Basically, the theory suggests that eukaryotic cells evolved as a result of “lunch gone wrong” about 1.4 billion years ago. Bacteria prey upon smaller bacteria by engulfing them in an invagination of the cell membrane, which eventually pinches off to form a sac, or vacuole, inside the cell. Digestive enzymes then break down the contents of the vacuole and the hapless prey is consumed. It appears, however, that this process is not always foolproof. Some small bacteria, originally destined to be lunch, seem to have sidestepped the digestion process and taken up residence in the cytoplasm of the would-be diner. Whether they were originally harmful to their unwitting host is unknown; most probably the vast majority were. However, some tenants possessed abilities which were usefully complementary to those of the host—the ability to convert sunlight into useable energy via photosynthesis, for example, or to carry out other chemical reactions which were not in the host’s repertoire. The engulfed bacteria also benefited from the relationship, gaining advantages such as being part of a larger organism and therefore safer from predation, and having access to a steady supply of food. A partnership was established, and over time became not just beneficial but mutually necessary to the participants. From an uneasy admixture of predator and prey, the eukaryotic cell was born.

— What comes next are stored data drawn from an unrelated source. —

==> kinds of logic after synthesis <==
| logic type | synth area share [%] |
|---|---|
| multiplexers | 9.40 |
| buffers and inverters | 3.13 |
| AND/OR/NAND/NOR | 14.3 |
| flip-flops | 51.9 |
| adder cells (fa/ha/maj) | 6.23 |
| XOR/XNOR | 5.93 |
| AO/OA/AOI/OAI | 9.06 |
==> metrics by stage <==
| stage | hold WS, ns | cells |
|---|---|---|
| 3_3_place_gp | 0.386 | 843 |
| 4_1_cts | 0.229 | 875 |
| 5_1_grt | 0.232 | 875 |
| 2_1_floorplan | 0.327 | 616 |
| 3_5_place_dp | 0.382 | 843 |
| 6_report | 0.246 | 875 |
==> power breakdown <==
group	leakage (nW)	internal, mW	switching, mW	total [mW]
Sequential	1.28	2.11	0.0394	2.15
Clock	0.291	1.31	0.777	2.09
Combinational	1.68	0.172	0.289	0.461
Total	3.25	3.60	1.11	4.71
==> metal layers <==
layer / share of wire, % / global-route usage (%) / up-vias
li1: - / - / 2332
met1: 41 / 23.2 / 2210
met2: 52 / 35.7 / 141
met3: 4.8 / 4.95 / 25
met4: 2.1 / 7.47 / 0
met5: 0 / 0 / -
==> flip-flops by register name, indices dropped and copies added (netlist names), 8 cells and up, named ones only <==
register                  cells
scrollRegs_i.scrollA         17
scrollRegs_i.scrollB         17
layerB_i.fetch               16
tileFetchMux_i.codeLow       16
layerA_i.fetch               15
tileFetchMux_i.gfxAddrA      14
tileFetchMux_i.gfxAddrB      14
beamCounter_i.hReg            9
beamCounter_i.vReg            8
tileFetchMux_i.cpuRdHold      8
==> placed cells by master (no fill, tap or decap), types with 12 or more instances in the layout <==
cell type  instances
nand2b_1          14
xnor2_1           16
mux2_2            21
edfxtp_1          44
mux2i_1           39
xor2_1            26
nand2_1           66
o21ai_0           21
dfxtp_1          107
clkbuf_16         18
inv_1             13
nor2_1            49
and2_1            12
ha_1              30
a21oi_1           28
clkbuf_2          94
## config.mk

```make
export PLATFORM = sky130hd
export DESIGN_NAME = rx_manager
export DESIGN_NICKNAME = d
export VERILOG_FILES = /design/src/eth_pkg.sv /design/src/rx_pkg.sv /design/src/rx_beat_if.sv /design/src/header_field_capture.sv /design/src/rx_byte_tracker.sv /design/src/rx_header_parse.sv /design/src/rx_packet_classifier.sv /design/src/rx_manager.sv
export VERILOG_INCLUDE_DIRS = /design/src /design/src/src
export SDC_FILE = /design/constraint.sdc
export NUM_CORES = 1
export LEC_CHECK = 0
export BUFFER_PORTS_ARGS = -buffer_cell sky130_fd_sc_hd__buf_2
export CORE_ASPECT_RATIO = 0.9
export CORE_UTILIZATION = 60
export CTS_BUF_LIST = sky130_fd_sc_hd__clkbuf_16
export DETAILED_ROUTE_END_ITERATION = 6
export HOLD_SLACK_MARGIN = 0.05
export MAX_ROUTING_LAYER = met4
export PLACE_DENSITY = 0.93
export SYNTH_ARGS = -nofsm -noshare
export SYNTH_HDL_FRONTEND = slang
export SYNTH_HIERARCHICAL = 1
export SYNTH_SLANG_ARGS = --single-unit
```

## constraint.sdc

```tcl
create_clock -name rx_xcvr_clk -period 12.58 [get_ports rx_xcvr_clk]
set_clock_uncertainty 0.1 [all_clocks]
set_input_delay 1.887 -clock rx_xcvr_clk [delete_from_list [all_inputs] [get_ports rx_xcvr_clk]]
set_output_delay 1.887 -clock rx_xcvr_clk [all_outputs]
set_load 0.02 [all_outputs]
```

## src/rx_config.svh

```systemverilog
`ifndef RX_CONFIG_SVH
`define RX_CONFIG_SVH

`define RX_BYTE_W            8
`define RX_OFFSET_W          6   // byte offset counter, saturates at 63

// byte offsets from the first byte of the ethernet frame
`define RX_OFS_DST_MAC       0
`define RX_OFS_SRC_MAC       6
`define RX_OFS_ETHERTYPE     12
`define RX_OFS_IP_VER_IHL    14
`define RX_OFS_IP_PROTO      23
`define RX_OFS_IP_SRC        26
`define RX_OFS_IP_DST        30
`define RX_OFS_UDP_DST_PORT  36
`define RX_OFS_UDP_LEN       38
`define RX_OFS_ARP_OPER      20
`define RX_OFS_ARP_SPA       28
`define RX_OFS_ARP_TPA       38

`define RX_MIN_FRAME_LEN     42  // eth + ip + udp headers, also covers the arp body

`define RX_ETHERTYPE_IPV4    16'h0800
`define RX_ETHERTYPE_ARP     16'h0806
`define RX_IP_PROTO_UDP      8'd17
`define RX_IPV4_VER_IHL      8'h45   // version 4, no options
`define RX_ARP_OPER_REQUEST  16'd1

`endif

```

## src/eth_pkg.sv

```systemverilog
`include "rx_config.svh"

package eth_pkg;

    // raw protocol fields as they sit on the wire, msb first

    typedef logic [`RX_BYTE_W-1:0] byte_t;

    typedef logic [47:0] mac_t;

    typedef logic [31:0] ip_t;

    // udp port, also used for other 16-bit words such as lengths
    typedef logic [15:0] port_t;

    typedef logic [15:0] ethertype_t;

    typedef logic [7:0] ip_proto_t;

endpackage

```

## src/rx_pkg.sv

```systemverilog
`include "rx_config.svh"

package rx_pkg;

    typedef logic [`RX_OFFSET_W-1:0] offset_t;

    typedef struct packed {
        eth_pkg::mac_t       dst_mac;
        eth_pkg::mac_t       src_mac;
        eth_pkg::ethertype_t ethertype;
        eth_pkg::byte_t      ver_ihl;
        eth_pkg::ip_proto_t  ip_proto;
        eth_pkg::ip_t        ip_src;
        eth_pkg::ip_t        ip_dst;
        eth_pkg::port_t      udp_dst_port;
        eth_pkg::port_t      udp_len;
        eth_pkg::port_t      arp_oper;
        eth_pkg::ip_t        arp_spa;
        eth_pkg::ip_t        arp_tpa;   // ip and arp fields overlap, both are captured
    } header_fields_t;

    typedef struct packed {
        header_fields_t hdr;
        logic           error;
        offset_t        last_ofs;   // offset of the eop byte
    } parsed_packet_t;

    typedef struct packed {
        eth_pkg::mac_t mac;
        eth_pkg::ip_t  ip;
    } arp_reply_t;

    typedef struct packed {
        eth_pkg::port_t length;
        eth_pkg::ip_t   ip;
        eth_pkg::mac_t  mac;
    } udp_status_t;

endpackage

```

## src/rx_beat_if.sv

```systemverilog
`timescale 1ns/10ps

// one registered stream byte tagged with its position in the frame
interface rx_beat_if;

    eth_pkg::byte_t  data;
    logic            valid;
    logic            sop;
    logic            eop;
    logic            error;
    rx_pkg::offset_t offset;

    modport src (output data, valid, sop, eop, error, offset);

    modport dst (input data, valid, sop, eop, error, offset);

endinterface

```

## src/header_field_capture.sv

```systemverilog
`timescale 1ns/10ps
`include "rx_config.svh"

module header_field_capture #(
    parameter type field_t   = eth_pkg::byte_t,
    parameter int  FIELD_OFS = 0
) (
    input  logic   rx_xcvr_clk,
    input  logic   rx_sync_rst,
    rx_beat_if.dst beat,
    output field_t field
);

    localparam int FIELD_W     = $bits(field_t);
    localparam int FIELD_BYTES = FIELD_W / `RX_BYTE_W;
    localparam rx_pkg::offset_t OFS_FIRST = rx_pkg::offset_t'(FIELD_OFS);
    localparam rx_pkg::offset_t OFS_LAST  = rx_pkg::offset_t'(FIELD_OFS + FIELD_BYTES - 1);

    logic                            in_window;
    logic [FIELD_W+`RX_BYTE_W-1:0]   shifted;

    assign in_window = beat.valid && (beat.offset >= OFS_FIRST) && (beat.offset <= OFS_LAST);
    assign shifted   = {field, beat.data};   // network order, first byte ends up on top

    always_ff @(posedge rx_xcvr_clk)
    begin
        if (rx_sync_rst)
            field <= '0;
        else if (in_window)
            field <= shifted[FIELD_W-1:0];
    end

endmodule

```

## src/rx_byte_tracker.sv

```systemverilog
`timescale 1ns/10ps

module rx_byte_tracker (
    input  logic           rx_xcvr_clk,
    input  logic           rx_sync_rst,
    input  eth_pkg::byte_t st_rx_data,
    input  logic           st_rx_valid,
    input  logic           st_rx_startofpacket,
    input  logic           st_rx_endofpacket,
    input  logic           st_rx_error,
    rx_beat_if.src         beat
);

    logic            in_frame_q;
    logic            in_frame;
    logic            take;
    rx_pkg::offset_t next_ofs;

    assign in_frame = in_frame_q | st_rx_startofpacket;   // sop opens the frame at once
    assign take     = st_rx_valid & in_frame;
    assign next_ofs = (beat.offset == '1) ? beat.offset : beat.offset + 1'b1;

    always_ff @(posedge rx_xcvr_clk)
    begin
        if (rx_sync_rst)
        begin
            in_frame_q <= 1'b0;
            beat.valid <= 1'b0;
        end
        else
        begin
            beat.valid <= take;
            if (take)
                in_frame_q <= ~st_rx_endofpacket;
        end
    end

    // beat payload only moves on accepted bytes
    always_ff @(posedge rx_xcvr_clk)
    begin
        if (take)
        begin
            beat.data   <= st_rx_data;
            beat.sop    <= st_rx_startofpacket;
            beat.eop    <= st_rx_endofpacket;
            beat.error  <= st_rx_error;
            beat.offset <= st_rx_startofpacket ? '0 : next_ofs;
        end
    end

endmodule

```

## src/rx_header_parse.sv

```systemverilog
`timescale 1ns/10ps
`include "rx_config.svh"

module rx_header_parse (
    input  logic                   rx_xcvr_clk,
    input  logic                   rx_sync_rst,
    rx_beat_if.dst                 beat,
    output logic                   pkt_done,
    output rx_pkg::parsed_packet_t pkt
);

    rx_pkg::header_fields_t fields;
    logic                   err_q;
    logic                   done_q;
    rx_pkg::offset_t        last_ofs_q;
    logic                   eop_beat;

    assign eop_beat = beat.valid & beat.eop;

    header_field_capture #(.field_t(eth_pkg::mac_t), .FIELD_OFS(`RX_OFS_DST_MAC)) i_dst_mac (
        .rx_xcvr_clk(rx_xcvr_clk), .rx_sync_rst(rx_sync_rst), .beat(beat),
        .field(fields.dst_mac));

    header_field_capture #(.field_t(eth_pkg::mac_t), .FIELD_OFS(`RX_OFS_SRC_MAC)) i_src_mac (
        .rx_xcvr_clk(rx_xcvr_clk), .rx_sync_rst(rx_sync_rst), .beat(beat),
        .field(fields.src_mac));

    header_field_capture #(
        .field_t(eth_pkg::ethertype_t), .FIELD_OFS(`RX_OFS_ETHERTYPE)) i_ethertype (
        .rx_xcvr_clk(rx_xcvr_clk), .rx_sync_rst(rx_sync_rst), .beat(beat),
        .field(fields.ethertype));

    header_field_capture #(.field_t(eth_pkg::byte_t), .FIELD_OFS(`RX_OFS_IP_VER_IHL)) i_ver_ihl (
        .rx_xcvr_clk(rx_xcvr_clk), .rx_sync_rst(rx_sync_rst), .beat(beat),
        .field(fields.ver_ihl));

    header_field_capture #(.field_t(eth_pkg::ip_proto_t), .FIELD_OFS(`RX_OFS_IP_PROTO)) i_proto (
        .rx_xcvr_clk(rx_xcvr_clk), .rx_sync_rst(rx_sync_rst), .beat(beat),
        .field(fields.ip_proto));

    header_field_capture #(.field_t(eth_pkg::ip_t), .FIELD_OFS(`RX_OFS_IP_SRC)) i_ip_src (
        .rx_xcvr_clk(rx_xcvr_clk), .rx_sync_rst(rx_sync_rst), .beat(beat),
        .field(fields.ip_src));

    header_field_capture #(.field_t(eth_pkg::ip_t), .FIELD_OFS(`RX_OFS_IP_DST)) i_ip_dst (
        .rx_xcvr_clk(rx_xcvr_clk), .rx_sync_rst(rx_sync_rst), .beat(beat),
        .field(fields.ip_dst));

    header_field_capture #(.field_t(eth_pkg::port_t), .FIELD_OFS(`RX_OFS_UDP_DST_PORT)) i_port (
        .rx_xcvr_clk(rx_xcvr_clk), .rx_sync_rst(rx_sync_rst), .beat(beat),
        .field(fields.udp_dst_port));

    header_field_capture #(.field_t(eth_pkg::port_t), .FIELD_OFS(`RX_OFS_UDP_LEN)) i_udp_len (
        .rx_xcvr_clk(rx_xcvr_clk), .rx_sync_rst(rx_sync_rst), .beat(beat),
        .field(fields.udp_len));

    header_field_capture #(.field_t(eth_pkg::port_t), .FIELD_OFS(`RX_OFS_ARP_OPER)) i_arp_oper (
        .rx_xcvr_clk(rx_xcvr_clk), .rx_sync_rst(rx_sync_rst), .beat(beat),
        .field(fields.arp_oper));

    header_field_capture #(.field_t(eth_pkg::ip_t), .FIELD_OFS(`RX_OFS_ARP_SPA)) i_arp_spa (
        .rx_xcvr_clk(rx_xcvr_clk), .rx_sync_rst(rx_sync_rst), .beat(beat),
        .field(fields.arp_spa));

    header_field_capture #(.field_t(eth_pkg::ip_t), .FIELD_OFS(`RX_OFS_ARP_TPA)) i_arp_tpa (
        .rx_xcvr_clk(rx_xcvr_clk), .rx_sync_rst(rx_sync_rst), .beat(beat),
        .field(fields.arp_tpa));

    always_ff @(posedge rx_xcvr_clk)
    begin
        if (rx_sync_rst)
        begin
            done_q <= 1'b0;
            err_q  <= 1'b0;
        end
        else
        begin
            done_q <= eop_beat;
            if (beat.valid)
                err_q <= beat.sop ? beat.error : (err_q | beat.error);   // sticky per packet
        end
    end

    always_ff @(posedge rx_xcvr_clk)
    begin
        if (eop_beat)
            last_ofs_q <= beat.offset;
    end

    // the capture registers took the eop byte on the same edge as done_q,
    // and the earliest next sop byte lands one edge later, so the fields
    // stay frozen for exactly the pkt_done cycle
    assign pkt_done     = done_q;
    assign pkt.hdr      = fields;
    assign pkt.error    = err_q;
    assign pkt.last_ofs = last_ofs_q;

endmodule

```

## src/rx_packet_classifier.sv

```systemverilog
`timescale 1ns/10ps
`include "rx_config.svh"

module rx_packet_classifier (
    input  logic                   rx_xcvr_clk,
    input  logic                   rx_sync_rst,
    input  logic                   pkt_done,
    input  rx_pkg::parsed_packet_t pkt,
    input  eth_pkg::mac_t          local_mac,
    input  eth_pkg::ip_t           local_ip,
    input  eth_pkg::port_t         local_stream_1_port,
    input  eth_pkg::port_t         local_stream_2_port,
    input  logic                   tx_busy,
    output logic                   arp_reply_valid,
    output rx_pkg::arp_reply_t     arp_reply,
    output logic                   udp_status_valid,
    output rx_pkg::udp_status_t    udp_status,
    output logic                   select_udp_port
);

    logic common_ok;
    logic port_1_hit;
    logic port_2_hit;
    logic arp_hit;
    logic udp_hit;

    // mac filter, broadcast always passes
    assign common_ok = !pkt.error
                    && (pkt.last_ofs >= rx_pkg::offset_t'(`RX_MIN_FRAME_LEN - 1))
                    && ((pkt.hdr.dst_mac == local_mac) || (pkt.hdr.dst_mac == '1));

    assign port_1_hit = (pkt.hdr.udp_dst_port == local_stream_1_port);
    assign port_2_hit = (pkt.hdr.udp_dst_port == local_stream_2_port);

    assign arp_hit = common_ok
                  && (pkt.hdr.ethertype == `RX_ETHERTYPE_ARP)
                  && (pkt.hdr.arp_oper == `RX_ARP_OPER_REQUEST)
                  && (pkt.hdr.arp_tpa == local_ip)
                  && !tx_busy;   // no reply slot while tx is busy

    assign udp_hit = common_ok
                  && (pkt.hdr.ethertype == `RX_ETHERTYPE_IPV4)
                  && (pkt.hdr.ver_ihl == `RX_IPV4_VER_IHL)   // options not supported
                  && (pkt.hdr.ip_proto == `RX_IP_PROTO_UDP)
                  && (pkt.hdr.ip_dst == local_ip)
                  && (port_1_hit || port_2_hit)
                  && (pkt.hdr.udp_len != '0);

    always_ff @(posedge rx_xcvr_clk)
    begin
        if (rx_sync_rst)
        begin
            arp_reply_valid  <= 1'b0;
            udp_status_valid <= 1'b0;
            select_udp_port  <= 1'b0;
        end
        else
        begin
            arp_reply_valid  <= pkt_done & arp_hit;
            udp_status_valid <= pkt_done & udp_hit;
            if (pkt_done && udp_hit)
                select_udp_port <= port_2_hit;   // stream 2 wins if both ports match
        end
    end

    always_ff @(posedge rx_xcvr_clk)
    begin
        if (pkt_done && arp_hit)
        begin
            arp_reply.mac <= pkt.hdr.src_mac;
            arp_reply.ip  <= pkt.hdr.arp_spa;
        end
        if (pkt_done && udp_hit)
        begin
            udp_status.length <= pkt.hdr.udp_len;
            udp_status.ip     <= pkt.hdr.ip_src;
            udp_status.mac    <= pkt.hdr.src_mac;
        end
    end

endmodule

```

## src/rx_manager.sv

```systemverilog
`timescale 1ns/10ps

module rx_manager (
    input  logic           rx_xcvr_clk,
    input  logic           rx_sync_rst,
    input  eth_pkg::byte_t st_rx_data,
    input  logic           st_rx_valid,
    input  logic           st_rx_startofpacket,
    input  logic           st_rx_endofpacket,
    input  logic           st_rx_error,
    output logic           st_rx_ready,
    input  eth_pkg::mac_t  local_mac,
    input  eth_pkg::ip_t   local_ip,
    input  eth_pkg::port_t local_stream_1_port,
    input  eth_pkg::port_t local_stream_2_port,
    input  logic           tx_busy,
    output logic           arp_to_tx_valid,
    output eth_pkg::mac_t  arp_to_tx_mac,
    output eth_pkg::ip_t   arp_to_tx_ip,
    output logic           udp_status_valid,
    output eth_pkg::port_t udp_status_length,
    output eth_pkg::ip_t   udp_status_ip,
    output eth_pkg::mac_t  udp_status_mac,
    output logic           select_udp_port
);

    rx_beat_if              beat_if ();
    logic                   pkt_done;
    rx_pkg::parsed_packet_t pkt;
    rx_pkg::arp_reply_t     arp_reply;
    rx_pkg::udp_status_t    udp_status;

    assign st_rx_ready = 1'b1;   // every byte is consumed, no back-pressure

    rx_byte_tracker i_tracker (
        .rx_xcvr_clk         (rx_xcvr_clk),
        .rx_sync_rst         (rx_sync_rst),
        .st_rx_data          (st_rx_data),
        .st_rx_valid         (st_rx_valid),
        .st_rx_startofpacket (st_rx_startofpacket),
        .st_rx_endofpacket   (st_rx_endofpacket),
        .st_rx_error         (st_rx_error),
        .beat                (beat_if.src)
    );

    rx_header_parse i_parse (
        .rx_xcvr_clk (rx_xcvr_clk),
        .rx_sync_rst (rx_sync_rst),
        .beat        (beat_if.dst),
        .pkt_done    (pkt_done),
        .pkt         (pkt)
    );

    rx_packet_classifier i_classify (
        .rx_xcvr_clk         (rx_xcvr_clk),
        .rx_sync_rst         (rx_sync_rst),
        .pkt_done            (pkt_done),
        .pkt                 (pkt),
        .local_mac           (local_mac),
        .local_ip            (local_ip),
        .local_stream_1_port (local_stream_1_port),
        .local_stream_2_port (local_stream_2_port),
        .tx_busy             (tx_busy),
        .arp_reply_valid     (arp_to_tx_valid),
        .arp_reply           (arp_reply),
        .udp_status_valid    (udp_status_valid),
        .udp_status          (udp_status),
        .select_udp_port     (select_udp_port)
    );

    assign arp_to_tx_mac     = arp_reply.mac;
    assign arp_to_tx_ip      = arp_reply.ip;
    assign udp_status_length = udp_status.length;
    assign udp_status_ip     = udp_status.ip;
    assign udp_status_mac    = udp_status.mac;

endmodule

```

==> impl_results.md <==
* Post-Syn Area at ~0.021 mm²
* Logic pwr share at between 3 and 4%
* Reg area at 0.0122 mm²
* Hold Path Origin: i_parse/i_ip_src/field[26]
* Outcome: completed
* Top area cells in the synthesized netlist: dfxtp_1 (29%), edfxtp_1 (28%), mux2i_1 (11%)
* Die ar. at 0.0361 mm²
* Int Power at 0.00255 W
* Worst setup path class: in -> reg
* # port buffers at approximately 300
* Fmax at 205 MHz
* Switching share of power at 22.1%
* CP Launch Type: input port
* EDFF count, synth at roughly 200
* Worst-path clk slew at 70 ps
* Initial core utilization at between 60 and 70%
* Count of pins over their slew limit at 0
* Area of the multi-input gates at around 0.0084 mm²
* Post-Syn Nets at 1855
* Ports at between 300 and 400
* Reg power frac at a little over half
* # diodes at 0
* Post-detailed-placement half-perimeter wirelength at roughly 33000 µm
* Total design power at 0.00327 W
* Drt first pass iters at 6
* Distinct cells, synth at 63
* Fin area at ~0.024 mm²
* Hold Slack at between 300 and 400 ps
* CP Data Required Time at 12670 ps
* CTS Buffer Depth at 3
* Vias in the first global route at 14.5k
* Final-layout fill cell count at around 2.4k
* Hold endpoint: i_classify/udp_status[74]
* Worst-Margin Slew at between 1000 and 1500 ps
* Critical path endpoint category: flip-flop
* Hold crit path type: reg -> reg
* DRT iter0 DRCs at about 1.2k
* Fin crit period at around 4900 ps
* Worst Reg-to-Reg Cells at 7
* Initial antenna violation count at 0
* Setup Fix Bufs, Post-CTS at 0
* Met1 Wirelength at between 20000 and 25000 µm
* Area leader, netlist: dfxtp_1
* Post-Place Cell Area at around 0.023 mm²
* Setup_tns at 0 ps
* Post-Route WL at approximately 51000 µm
* Fin crit share at between 30% and 40%
* Crit-path max FO at 79
* RSZ-0062 raised after global routing: false
* CTS tree: built
* Worst r2r dst: i_classify/udp_status[5]
* Clock Latency Late Sink at 580 ps
* Seq/Total Area, Yosys at 57.5%
* Routed met3 length at about 3000 µm
* PwrDens at around 130 mW/mm²
* Tot GR Track Use at roughly 29%
* Synthesis-to-finish area growth at 14.9%
* Worst VDD drop at approximately 0.098 mV
* Post-CTS sizing at 0
* Drc violations at 0
* Share of cells above drive strength 1 at between 20% and 30%
* Max transition margin at a little over a fifth
* Top cell type's share of synthesized area at about 29%
* R2r setup slk at between 8000 and 9000 ps
* Post-Synthesis Cells at about 1.7k
* Clock root cell: clkbuf_16
* YS warnings at 6
* Metal2 WL at 25200 µm
* Final net count at 2128
* GRT overflow at 0
* Syn Area/Cell at approximately 12 µm²
* FF+latch count, synth at 510
* Row Count at 64
* Core Area at around 0.034 mm²
* Min-Delay Path Depth at 0
* Final hold violation count at 0
* # clock sinks at roughly 500
* Wire length per cell at 20.4 µm
* Arrival time at the worst endpoint at roughly 5000 ps
* Leakage at 8.92 nW
* Max cap viols at 0
* Via count at roughly 14k
* First-pass GRT wire length at around 80000 µm
* Most frequent cells in the layout: nand2b_1 (328), dfxtp_1 (311), buf_2 (304)
* Largest net degree at the start of global routing at 162
* Commonest non-fill, non-tap cell in the layout: nand2b_1
* Clk network pwr share at about 43%
* Vert. Die Dim at around 180 µm
* Cts bufs inserted at between 40 and 50
* Final setup fails at 0
* Uppermost layer routed: met4
* P_sw at 0.000722 W
* H-tree levels at 2
* Synth Flop Type: dfxtp_1
* Avg Vias per Cell at roughly 5.8
* Async SR Flop Fraction at 0%
* CTS Hold Bufs at 0
* Reg2Reg Launch Point: i_parse/i_dst_mac/field[0]
* Routed Antenna Nets at 0
* Die width at ~200 µm
* RD Place Congestion at approximately 0.93
==> per-layer routing <==
layer  global-route usage, %  up-vias
met5                       -        -
met4                    9.91        0
met3                    3.47      108
met2                    48.2      627
met1                    36.3     7015
li1                        -     6725
==> synthesized netlist by cell type, drive strengths merged (2+ instances only) <==
library cell  count
nor4             39
nand2b          329
nor3              4
buf              49
o21ai            26
o211ai           48
clkbuf           46
and4bb            4
mux2i           240
or3b              2
nor4b             9
xnor2            53
xor2             95
a21oi             4
a31oi            48
dfxtp           311
inv               2
nand3            57
and3b             3
or3               2
nand3b            5
nand4            33
edfxtp          199
a211oi            2
nor2b            12
and2              2
nand2            62
nand4b           12
and2b             2
and3              2
nor2             12
==> power by group through the flow <==
stage	Combinational (W)	Sequential (W)	Clock [W]
5_1_grt	0.000133	0.00173	0.00150
4_1_cts	0.000123	0.00173	0.00143
3_5_place_dp	0.000122	0.00177	0
6_report	0.000124	0.00173	0.00141
2_1_floorplan	0.0000797	0.00176	0
3_3_place_gp	0.000118	0.00177	0
==> sequential cells by signal (all words and copies together), names as in the netlist, 6 cells and up <==
signal                     flops
i_parse/i_dst_mac/field       48
i_parse/i_src_mac/field       48
i_parse/i_udp_len/field       16
i_parse/i_ethertype/field     16
i_parse/i_port/field          16
i_parse/i_ip_dst/field        32
i_parse/i_arp_spa/field       32
i_parse/i_ver_ihl/field        8
i_parse/i_arp_oper/field      16
i_tracker/beat.data            8
i_classify/arp_reply          80
i_classify/udp_status         96
i_parse/i_proto/field          8
i_parse/last_ofs_q             6
i_parse/i_ip_src/field        32
i_parse/i_arp_tpa/field       32
i_tracker/beat.offset          6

The specific sequence of steps that Margulis proposes to have occurred during evolution are as follows:
1. A sulfur and heat-loving archaebacterium merged with a swimming bacterium to form the first nucleated single celled organism (protist). This swimming protist eventually evolved mitosis, the process of cell division;
2. The protist merged with an aerobic bacterium (a purple bacterium or proteobacterium, whose descendants eventually evolved into mitochondria, the energy factories of the cell);
3. In some lineages, that commune engulfed photosynthetic bacteria (cyanobacteria) to form swimming green algae, the ancestors of today's plant cells.
The basic eukaryotic cell had been born, and continued to evolve and diversify into the whole spectrum of eukaryotes—single-celled and multicellular—that surround us today.
This sequence of events is now widely accepted. Eukaryotic cellular organelles still carry their own DNA, although often in a fairly rudimentary form, and the genes they carry have been demonstrated to be closer in sequence to genes from free-living single-celled organisms than to the genes in the nucleus of the cell in which they dwell. Further, there are minor differences in codon usage between organelle and nuclear DNA . The evidence appears to be clearly on the side of endosymbiosis.